The market is too fragmented for traditional approaches, making you the only solution. If investors say “too fragmented,” that might be opportunity, not problem.

Listen to investors when:

Multiple sophisticated investors identify the same fundamental flaw in your business model. If ten smart VCs all say your unit economics don’t work, they’re probably right.

They understand your market better than you do. If a VC spent 20 years in healthcare IT before investing, their skepticism deserves deep consideration.

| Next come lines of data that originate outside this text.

[src/rtl/sea_pkg.sv]
package sea_pkg;

  typedef enum logic [1:0] {
    WIN_IDLE = 2'd0,
    WIN_OPEN = 2'd1,
    WIN_HOLD = 2'd2
  } win_state_e;

  // true when a sector index addresses an existing sector
  function automatic logic idx_in_range(input logic [31:0] idx,
                                        input logic [31:0] count);
    return idx < count;
  endfunction

  // next countdown value: reload wins, otherwise step down to zero
  function automatic logic [31:0] countdown_next(input logic [31:0] cur,
                                                 input logic        reload,
                                                 input logic        running,
                                                 input logic [31:0] period);
    if (reload)                    return period;
    else if (running && cur != 0)  return cur - 32'd1;
    else                           return cur;
  endfunction

endpackage

[src/rtl/sea_sector_set.sv]
module sea_sector_set #(
  parameter int NUM_SECTORS = 16,
  localparam int IDX_W = $clog2(NUM_SECTORS)
) (
  input  logic                   clk,
  input  logic                   rst_n,
  input  logic                   add,
  input  logic                   clear,
  input  logic [IDX_W-1:0]       idx,
  output logic [NUM_SECTORS-1:0] sel,
  output logic [NUM_SECTORS-1:0] mask
);

  // one-hot decode of the incoming index, one compare per sector
  for (genvar g = 0; g < NUM_SECTORS; g++) begin : g_dec
    assign sel[g] = (32'(idx) == g);
  end

  always_ff @(posedge clk or negedge rst_n) begin
    if (!rst_n)      mask <= '0;
    else if (clear)  mask <= '0;
    else if (add)    mask <= mask | sel;
  end

endmodule

[src/rtl/sea_window_timer.sv]
module sea_window_timer #(
  parameter int TIMEOUT_CYC = 5000,
  localparam int CNT_W = $clog2(TIMEOUT_CYC + 1)
) (
  input  logic clk,
  input  logic rst_n,
  input  logic load,
  input  logic run,
  input  logic flush,
  output logic last_tick
);

  logic [CNT_W-1:0] cnt;
  logic [31:0]      nxt;

  assign nxt = sea_pkg::countdown_next(32'(cnt), load, run, 32'(TIMEOUT_CYC));

  always_ff @(posedge clk or negedge rst_n) begin
    if (!rst_n)      cnt <= '0;
    else if (flush)  cnt <= '0;
    else             cnt <= nxt[CNT_W-1:0];
  end

  assign last_tick = (cnt == CNT_W'(1));

endmodule

[src/rtl/sea_window_ctrl.sv]
module sea_window_ctrl (
  input  logic                 clk,
  input  logic                 rst_n,
  input  logic                 cmd_hit,
  input  logic                 abort,
  input  logic                 ack,
  input  logic                 last_tick,
  output sea_pkg::win_state_e  state,
  output logic                 accept,
  output logic                 expire,
  output logic                 clear,
  output logic                 start_q
);
  import sea_pkg::*;

  win_state_e state_nxt;

  assign accept = cmd_hit && !abort && (state != WIN_HOLD);
  assign expire = (state == WIN_OPEN) && last_tick && !accept && !abort;
  assign clear  = abort || ((state == WIN_HOLD) && ack);

  always_comb begin
    state_nxt = state;
    unique case (state)
      WIN_IDLE: if (accept) state_nxt = WIN_OPEN;
      WIN_OPEN: begin
        if (abort)       state_nxt = WIN_IDLE;
        else if (expire) state_nxt = WIN_HOLD;
      end
      WIN_HOLD: if (clear) state_nxt = WIN_IDLE;
      default:  state_nxt = WIN_IDLE;
    endcase
  end

  always_ff @(posedge clk or negedge rst_n) begin
    if (!rst_n) begin
      state   <= WIN_IDLE;
      start_q <= 1'b0;
    end else begin
      state   <= state_nxt;
      start_q <= expire;
    end
  end

endmodule

[src/rtl/sector_erase_accum.sv]
module sector_erase_accum #(
  parameter int NUM_SECTORS = 16,
  parameter int TIMEOUT_CYC = 5000,
  localparam int IDX_W = $clog2(NUM_SECTORS)
) (
  input  logic                   clk,
  input  logic                   rst_n,
  input  logic                   cmd_valid,
  input  logic [IDX_W-1:0]       cmd_sector,
  input  logic                   abort,
  input  logic                   ack,
  output logic [NUM_SECTORS-1:0] sector_mask,
  output logic                   window_open,
  output logic                   erase_start
);
  import sea_pkg::*;

  // named internal events, visible to the bound checker
  logic                   idx_ok;
  logic                   cmd_hit;
  logic                   accept;
  logic                   expire;
  logic                   clear;
  logic                   last_tick;
  logic                   in_hold;
  logic [NUM_SECTORS-1:0] sel_bit;
  win_state_e             state;

  assign idx_ok  = idx_in_range(32'(cmd_sector), 32'(NUM_SECTORS));
  assign cmd_hit = cmd_valid && idx_ok;

  sea_window_ctrl u_ctrl (
    .clk       (clk),
    .rst_n     (rst_n),
    .cmd_hit   (cmd_hit),
    .abort     (abort),
    .ack       (ack),
    .last_tick (last_tick),
    .state     (state),
    .accept    (accept),
    .expire    (expire),
    .clear     (clear),
    .start_q   (erase_start)
  );

  sea_window_timer #(.TIMEOUT_CYC(TIMEOUT_CYC)) u_timer (
    .clk       (clk),
    .rst_n     (rst_n),
    .load      (accept),
    .run       (state == WIN_OPEN),
    .flush     (abort),
    .last_tick (last_tick)
  );

  sea_sector_set #(.NUM_SECTORS(NUM_SECTORS)) u_set (
    .clk   (clk),
    .rst_n (rst_n),
    .add   (accept),
    .clear (clear),
    .idx   (cmd_sector),
    .sel   (sel_bit),
    .mask  (sector_mask)
  );

  assign window_open = (state == WIN_OPEN);
  assign in_hold     = (state == WIN_HOLD);

endmodule

[config.mk]
export PLATFORM = sky130hd
export DESIGN_NAME = sector_erase_accum
export DESIGN_NICKNAME = d
export VERILOG_FILES = /design/src/rtl/sea_pkg.sv /design/src/rtl/sea_sector_set.sv /design/src/rtl/sea_window_timer.sv /design/src/rtl/sea_window_ctrl.sv /design/src/rtl/sector_erase_accum.sv
export SDC_FILE = /design/constraint.sdc
export NUM_CORES = 1
export LEC_CHECK = 0
export CAP_MARGIN = 5
export CORE_MARGIN = 8
export CORE_UTILIZATION = 55
export CTS_BUF_LIST = sky130_fd_sc_hd__clkbuf_4
export DETAILED_ROUTE_END_ITERATION = 8
export DONT_BUFFER_PORTS = 1
export PLACE_DENSITY = 0.69
export SYNTH_ARGS = -nofsm -noshare
export SYNTH_HDL_FRONTEND = slang
export SYNTH_SLANG_ARGS = --single-unit
[constraint.sdc]
create_clock -name clk -period 5.2 [get_ports clk]
set_input_delay 1.04 -clock clk [delete_from_list [all_inputs] [get_ports clk]]
set_output_delay 1.04 -clock clk [all_outputs]
set_load 0.02 [all_outputs]
==> summary.txt <==
outcome - complete, no violations
Leakage - 0.717 nW
Die Footprint - 0.00483 mm^2
Primary FF master, synth - dfrtp_1
CP arrival - 1.19 ns
vias post-DR - 1270
Die Height - 69.5 um
Worst-path clk slew - 0.10 ns
initial DRC count - 114
ANT cells - 0
Max Root-Sink Buffers - 2
final cell count without fillers - 196
Final min period - 2.23 ns
sequential power share - 51.2%
antenna viol nets, final - 0
slew margin rel. - 41.0%
Cell variety after synth - 38
CP required - 4.16 ns
Post-CTS Setup Bufs - 0
largest net degree at the start of global routing - 33
Setup crit start - u_ctrl.state[1]
proportion of layout cells with a drive suffix above 1 - 9.09%
slowest CP cell - dfrtp_1
fin nets - 176
Power, Total - 0.524 mW
CTS root buffer - clkbuf_4
CTS sink cnt - 32
reg2reg setup slack - 3.18 ns
busiest grt layer - met2
VDD IR max - 0.240 mV
internal cell power - 0.387 mW
Die W - 69.5 um
initial antenna violation count - 0
Final Hold Viols - 0
Num CTS Buffers - 5
GR met1 Demand/Resource - 19.8%
Seq cells post-synth - 32
std cell rows - 19
top-count cell post-synth - dfrtp_1
syn nets - 172
Synth top area share - 50.9%
Switch Pwr - 0.137 mW
ranking of synthesized cells by area - dfrtp_1 51%, nor2_1 5.5%, a21oi_1 5.1%
post-cts resize count - 0
worst-margin pin slew - 0.878 ns
DR pass1 iterations - 4
Critical Path, Cell by Cell - nand2b_1 -> inv_1
global-route total usage across every layer - 15.8%
number of H-tree levels - 2
drt drc - 0
asr flop ratio synth - 100%
placed insts - 188
PwrDens - 313 mW/mm^2
vias in the first global route - 1260
RR Startpoint - u_timer.cnt[0]
setup TNS - 0 ns
Worst-Skew Late Latency - 0.34 ns
core box area - 0.00273 mm^2
Avg Cell Area, Syn - 9.84 um^2
Setup crit end kind - output pin
met3 usage - 7.73%
Slew Viols, Final - 0
met2 Resource Use GR - 22.1%
Routed WL - 3.63 mm
hold buffer count at CTS - 0
dpl hpwl - 2.57 mm
clock power share - 36.7%
Synth top cells by count - 32 x dfrtp_1, 23 x nor2_1, 16 x a21oi_1
proportion of power drawn by combinational gates - 12.0%
worst-path fanout max - 7
count of input and output buffers - 0
Vias/cell - 6.48
RSZ-0062 raised after global routing - no
CTS tree - built
Syn Inst Count - 160
Worst Setup Path Type - register to output pin
starting density of the core - 57.6%
first-pass GRT wire length - 6.22 mm
area leader, netlist - dfrtp_1
final setup violating endpoints - 0
Hold Path Class - primary input to asynchronous set/reset pin
Wirelength per Cell - 18.5 um
Post-Syn Area - 0.00157 mm^2
switch share - 26.2%
placer's final routability congestion estimate - 0.843
number of max-cap violations - 0
Worst Skew - 0.0108 ns
EDFF count, synth - 0
IO Count - 27
f_max - 448 MHz
Area growth syn-to-layout - 6.36%
global route overflow - 0
Critical Path Max Stage Delay - 0.44 ns
Tcrit/Tclk final - 42.9%
CP Launch Type - register
sequential fraction of the synthesis area - 50.9%
synthesis warning total - 0
critical path, delay by kind of cell, from the launching register on:
| family | cells | cell delay [ns] |
|---|---|---|
| flip-flops | 1 | 0.44 |
| buffers and inverters | 1 | 0.19 |
| AND/OR/NAND/NOR | 1 | 0.23 |
logic make-up after synthesis:
family / synth area share, %
compound gates: 18.0
fa+ha+maj: 2.38
buf+inv: 2.38
flops: 50.9
simple gates: 26.4
layout by cell type (no fill, tap or decap), types with 3 or more instances in the layout:
cell and n:
nand2_1 6, or3_1 9, nor2b_1 3, a41oi_1 4
nor3_1 6, o31ai_1 5, dfrtp_1 32, a21oi_1 16
or4_1 3, clkbuf_4 6, inv_1 5, a31oi_1 10
ha_1 3, nor2_1 23, o21ai_0 6
power by group through the flow:
stage / combinational (mW) / sequential (mW) / clock (mW)
after global placement: 0.0602 / 0.273 / 0
after CTS: 0.0625 / 0.268 / 0.197
after global routing: 0.0703 / 0.270 / 0.208
after floorplan: 0.0530 / 0.270 / 0
after detailed placement: 0.0619 / 0.273 / 0
final: 0.0630 / 0.268 / 0.192
path summary, 6_finish.rpt:
path | end | cells past startpoint
max | window_open | 2
min | u_timer.cnt[7] | 0
max reg2reg | u_timer.cnt[3] | 6
min reg2reg | u_ctrl.state[0] | 1
max in group asynchronous | u_timer.cnt[0] | 0
min in group clk | u_ctrl.state[0] | 1
area by class of cell:
cell class	instances	area (um^2)
clock buffer	6	45.0
clock inverter	2	35.0
fill	228	1060
inverter	5	18.8
multi-input combinational	120	736
sequential	32	801
tap	31	38.8
stage by stage:
stage	area (um^2)	hold slack [ns]	setup slack [ns]	utilization (%)
2_1_floorplan	1570	0.482	3.13	-
6_report	1670	0.380	2.97	61.2
3_3_place_gp	1590	0.519	3.03	58.3
5_1_grt	1670	0.350	2.87	61.2
3_5_place_dp	1590	0.518	2.99	58.3
4_1_cts	1670	0.363	2.94	61.2
sequential cells by signal (all words and copies together) (netlist names):
signal,count
u_timer.cnt,13
u_ctrl.state,2
u_ctrl.start_q,1
u_set.mask,16
layer usage:
metal | routed length (um) | vias to the layer above
met5 | 0 | -
met4 | 63 | 0
met3 | 295 | 8
met2 | 1560 | 37
met1 | 1710 | 619
li1 | - | 606
Note: power is estimated with default switching activity, not from simulation.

Your organic growth stalls despite multiple pivots and efforts. If customers aren’t buying even when you give them every chance, the market might actually be too small.

The $30M Validation

When Sikka finally raised institutional capital, the terms reflected strength, not desperation. “We are very lucky to have private equity as well as top Silicon Valley investors on board,” Vijay notes.

The company reached profitability while growing 40-45% annually with 90%+ recurring revenue and 110% net dollar retention. “We are EBITDA positive and we are actually really enjoying. We have our first year of profitability this year.”

These metrics are impossible to achieve while burning VC money to prove product-market fit. They emerge from the discipline of bootstrapping and the patience to build real moats before raising capital.

The Lesson for Dismissed Markets

Markets VCs dismiss often share characteristics that make them exceptional opportunities for patient founders:

Fragmentation creates moats: The “too fragmented” objection reveals markets where infrastructure plays win big. If it’s too fragmented for traditional approaches, infrastructure that solves fragmentation becomes invaluable.

Specialization reveals connections: “Too niche” often means investors can’t see how niches connect. Dental, veterinary, and optometry looked like separate markets. They operated identically.

Technology gaps indicate neglect: If an industry is “50 years behind” in technology, it’s been ignored by serious builders. Less competition, more opportunity.

Small initial TAM can expand dramatically: Dental looked small. Retail healthcare approached a trillion dollars. The wedge reveals the opportunity only after you’re inside.

Sikka’s journey from “chased out of the room” to $30 million raised and EBITDA profitable proves that some of the best opportunities hide in markets VCs dismiss. The dismissal itself can be the signal—if you understand your market better than investors do, and you’re willing to bootstrap until the proof is undeniable.